I have more stories in my head than I have on paper, and endless rewrites of those that have made their was onto my computer hard-disk. There are also the scribbled notes in notebooks, ideas for stories, the first page of a story, a few lines of verse.
I find it hard to call myself a writer and when I read Suddenly Jamie’s article on “writing is my real job“, (which I read thanks to Discover) it got me thinking. If someone asks me what I do I immediately tell them what my part time job is. And it is nothing to do with writing, but it is what I spend 18 hours a week doing and it is what pays for some of the bills! But I am also a mother of two young children – a 24 hour a day job. In my spare time I write and take photographs. In the small amount of quiet time I have, I think about writing or write stories in my head.
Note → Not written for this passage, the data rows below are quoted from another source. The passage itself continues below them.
<file path="config.mk">
export PLATFORM = sky130hd
export DESIGN_NAME = sum_accumulator
export DESIGN_NICKNAME = d
export VERILOG_FILES = /design/src/rtl/sum_acc_pkg.sv /design/src/rtl/sum_accumulator.sv
export SDC_FILE = /design/constraint.sdc
export NUM_CORES = 1
export LEC_CHECK = 0
export ABC_AREA = 0
export CAP_MARGIN = 0
export CORE_MARGIN = 3
export CORE_UTILIZATION = 53
export CTS_CLUSTER_SIZE = 12
export DETAILED_ROUTE_END_ITERATION = 7
export PLACE_DENSITY = 0.87
export SETUP_SLACK_MARGIN = 0.05
export SYNTH_ARGS = -nofsm -noshare
export SYNTH_HDL_FRONTEND = slang
export SYNTH_SLANG_ARGS = --single-unit
</file>
<file path="constraint.sdc">
create_clock -name clk -period 3.35 [get_ports clk]
set_clock_uncertainty 0.15 [all_clocks]
set_input_delay 0.67 -clock clk [delete_from_list [all_inputs] [get_ports clk]]
set_output_delay 0.67 -clock clk [all_outputs]
set_load 0.005 [all_outputs]
</file>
I like the stories in my head. They often help me get to sleep at night. I can try out different scenarios to find a way to move a story forward, but how much am I loosing by not writing things down? If I could get the stories from my head onto paper would I be a better writer?
Earlier in the year I said I would give myself a year to get something published. The year is nearly up – and I am not sure one short story in a local newspaper counts. So what do I do now? Do I just let the stories in my head continue to entertain me – though the fact that they are sending me to sleep is possibly not a good sign(!), or do I thrown in the towel. Being realistic I probably need to admit to myself that throwing in the towel is not an option. I need to engage the creative side of my brain in order get through what at times can be the humdrum of daily life. As a child I enjoyed the fantasy of stories. As an adult, as the grey days of winter try and drag me under, I need an escape from reality too. If that is to the stories in my head, then so be it.